■ Problem ■
Every line of the listing that contains the word "constraint" is to be copied out.

■ Task input ■

`config.mk`:
```
export PLATFORM = sky130hd
export DESIGN_NAME = bpe_token_encoder_top
export DESIGN_NICKNAME = d
export VERILOG_FILES = /design/src/rtl/bpe_pkg.sv /design/src/rtl/bpe_cell.sv /design/src/rtl/bpe_token_encoder_top.sv
export VERILOG_INCLUDE_DIRS = /design/src /design/src/rtl
export SDC_FILE = /design/constraint.sdc
export NUM_CORES = 2
export LEC_CHECK = 0
export BUFFER_PORTS_ARGS = -buffer_cell sky130_fd_sc_hd__buf_2
export CAP_MARGIN = 20
export CORE_ASPECT_RATIO = 1.4
export CORE_UTILIZATION = 45
export DETAILED_ROUTE_END_ITERATION = 7
export SLEW_MARGIN = 30
export SYNTH_ARGS = -nofsm -noshare
export SYNTH_HDL_FRONTEND = slang
export SYNTH_SLANG_ARGS = --single-unit
export TNS_END_PERCENT = 5
```
`constraint.sdc`:
```
create_clock -name clk -period 6.3 [get_ports clk]
set_clock_uncertainty 0.1 [all_clocks]
set_input_delay 0 -clock clk [delete_from_list [all_inputs] [get_ports clk]]
set_output_delay 0 -clock clk [all_outputs]
set_load 0.02 [all_outputs]
```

■ Final answer ■
export SDC_FILE = /design/constraint.sdc
`constraint.sdc`:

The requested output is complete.